Recorded data:
----

## src/rtl/msrv32_ifetch.sv

```systemverilog
// Instruction fetch stage: holds the fetch PC, issues pipelined AHB-Lite reads
// and buffers returned words in a 2-entry queue presented to decode.
module msrv32_ifetch #(
  parameter logic [31:0] BOOT_ADDRESS = 32'h0000_0000
) (
  input  logic        clk_in,
  input  logic        rst_in,
  input  logic [31:0] pc_mux_in,
  input  logic        redirect_in,
  input  logic        misaligned_instr_in,
  input  logic        ahb_ready_in,
  input  logic [31:0] ahb_rdata_in,
  input  logic        ahb_resp_in,
  output logic [31:0] pc_out,
  output logic [31:0] iaddr_out,
  output logic [1:0]  htrans_out,
  output logic [31:0] instr_out,
  output logic [31:0] instr_pc_out,
  output logic        instr_valid_out,
  input  logic        instr_ready_in,
  output logic        fetch_err_out,
  output logic [31:0] fetch_err_pc_out
);
  localparam int unsigned XLEN = 32;
  localparam logic [1:0] HTRANS_IDLE   = 2'b00;
  localparam logic [1:0] HTRANS_NONSEQ = 2'b10;

  typedef enum logic [1:0] {S_BOOT = 2'd0, S_RUN = 2'd1, S_HALT = 2'd2} state_e;

  state_e          state_q, state_d;
  logic [XLEN-1:0] pc_q, pc_d;
  logic            dvalid_q, dvalid_d;
  logic            dkill_q, dkill_d;
  logic [XLEN-1:0] dpc_q, dpc_d;
  logic            stall_q, stall_d;
  logic            pend_q, pend_d;
  logic [XLEN-1:0] pend_pc_q, pend_pc_d;
  logic            kill_acc_q, kill_acc_d;
  logic [1:0]      count_q, count_d;
  logic [XLEN-1:0] q0_instr_q, q0_instr_d, q0_pc_q, q0_pc_d;
  logic [XLEN-1:0] q1_instr_q, q1_instr_d, q1_pc_q, q1_pc_d;
  logic            err_q, err_d;
  logic [XLEN-1:0] err_pc_q, err_pc_d;

  logic       pop_c, issue_c, accept_c, complete_c, live_c, push_c, err_c;
  logic [2:0] occ_c;

  // A stalled address phase must keep NONSEQ/HADDR stable until HREADY.
  assign pop_c      = instr_valid_out & instr_ready_in;
  assign occ_c      = 3'(count_q) + 3'(dvalid_q);
  assign issue_c    = stall_q | ((state_q == S_RUN) && (occ_c < (3'd2 + 3'(pop_c))));
  assign accept_c   = issue_c & ahb_ready_in;
  assign complete_c = dvalid_q & ahb_ready_in;
  assign live_c     = complete_c & ~dkill_q & ~redirect_in;
  assign push_c     = live_c & ~ahb_resp_in;
  assign err_c      = live_c & ahb_resp_in;

  assign pc_out           = pc_q;
  assign iaddr_out        = {pc_q[XLEN-1:2], 2'b00};
  assign htrans_out       = issue_c ? HTRANS_NONSEQ : HTRANS_IDLE;
  assign instr_valid_out  = (count_q != 2'd0);
  assign instr_out        = q0_instr_q;
  assign instr_pc_out     = q0_pc_q;
  assign fetch_err_out    = err_q;
  assign fetch_err_pc_out = err_pc_q;

  always_comb begin
    state_d    = state_q;
    pc_d       = pc_q;
    dvalid_d   = dvalid_q;
    dkill_d    = dkill_q;
    dpc_d      = dpc_q;
    stall_d    = issue_c & ~ahb_ready_in;
    pend_d     = pend_q;
    pend_pc_d  = pend_pc_q;
    kill_acc_d = kill_acc_q;
    count_d    = count_q;
    q0_instr_d = q0_instr_q;
    q0_pc_d    = q0_pc_q;
    q1_instr_d = q1_instr_q;
    q1_pc_d    = q1_pc_q;
    err_d      = err_c;
    err_pc_d   = err_pc_q;

    case (state_q)
      S_BOOT:  state_d = S_RUN;
      S_RUN:   if (err_c) state_d = S_HALT;
      S_HALT:  state_d = S_HALT;
      default: state_d = S_BOOT;
    endcase

    if (err_c) err_pc_d = dpc_q;

    // Address/data phase bookkeeping; a transfer accepted alongside an error is stale.
    if (accept_c) begin
      dvalid_d   = 1'b1;
      dpc_d      = pc_q;
      dkill_d    = kill_acc_q | redirect_in | err_c;
      pend_d     = 1'b0;
      kill_acc_d = 1'b0;
      if (pend_q)                pc_d = pend_pc_q;
      else if (state_q == S_RUN) pc_d = pc_mux_in;
    end else if (complete_c) begin
      dvalid_d = 1'b0;
      dkill_d  = 1'b0;
    end else if (redirect_in) begin
      dkill_d = dkill_q | dvalid_q;
    end

    // Redirects override sequential advance; a stalled address defers the target.
    if (redirect_in) begin
      state_d = misaligned_instr_in ? S_HALT : S_RUN;
      if (misaligned_instr_in) begin
        pc_d   = pc_q;
        pend_d = 1'b0;
        if (stall_d) kill_acc_d = 1'b1;
      end else if (stall_d) begin
        pend_d     = 1'b1;
        pend_pc_d  = pc_mux_in;
        kill_acc_d = 1'b1;
      end else begin
        pc_d = pc_mux_in;
      end
    end

    if (redirect_in) begin
      count_d = 2'd0;
    end else begin
      case ({push_c, pop_c})
        2'b10: begin
          if (count_q == 2'd0) begin
            q0_instr_d = ahb_rdata_in;
            q0_pc_d    = dpc_q;
          end else begin
            q1_instr_d = ahb_rdata_in;
            q1_pc_d    = dpc_q;
          end
          count_d = count_q + 2'd1;
        end
        2'b01: begin
          q0_instr_d = q1_instr_q;
          q0_pc_d    = q1_pc_q;
          count_d    = count_q - 2'd1;
        end
        2'b11: begin
          if (count_q == 2'd1) begin
            q0_instr_d = ahb_rdata_in;
            q0_pc_d    = dpc_q;
          end else begin
            q0_instr_d = q1_instr_q;
            q0_pc_d    = q1_pc_q;
            q1_instr_d = ahb_rdata_in;
            q1_pc_d    = dpc_q;
          end
        end
        default: count_d = count_q;
      endcase
    end
  end

  always_ff @(posedge clk_in or posedge rst_in) begin
    if (rst_in) begin
      state_q    <= S_BOOT;
      pc_q       <= BOOT_ADDRESS;
      dvalid_q   <= 1'b0;
      dkill_q    <= 1'b0;
      dpc_q      <= '0;
      stall_q    <= 1'b0;
      pend_q     <= 1'b0;
      pend_pc_q  <= '0;
      kill_acc_q <= 1'b0;
      count_q    <= 2'd0;
      q0_instr_q <= '0;
      q0_pc_q    <= '0;
      q1_instr_q <= '0;
      q1_pc_q    <= '0;
      err_q      <= 1'b0;
      err_pc_q   <= '0;
    end else begin
      state_q    <= state_d;
      pc_q       <= pc_d;
      dvalid_q   <= dvalid_d;
      dkill_q    <= dkill_d;
      dpc_q      <= dpc_d;
      stall_q    <= stall_d;
      pend_q     <= pend_d;
      pend_pc_q  <= pend_pc_d;
      kill_acc_q <= kill_acc_d;
      count_q    <= count_d;
      q0_instr_q <= q0_instr_d;
      q0_pc_q    <= q0_pc_d;
      q1_instr_q <= q1_instr_d;
      q1_pc_q    <= q1_pc_d;
      err_q      <= err_d;
      err_pc_q   <= err_pc_d;
    end
  end

  // The issue rule guarantees a free slot for every returning word.
  a_no_overflow: assert property (@(posedge clk_in) disable iff (rst_in)
    !(push_c && (count_q == 2'd2)))
    else $error("ifetch queue overflow");

endmodule

```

----

YOUR OBJECTIVE
Return the count of lines in the entries above that include the word "default", without any added text.

ANSWER
2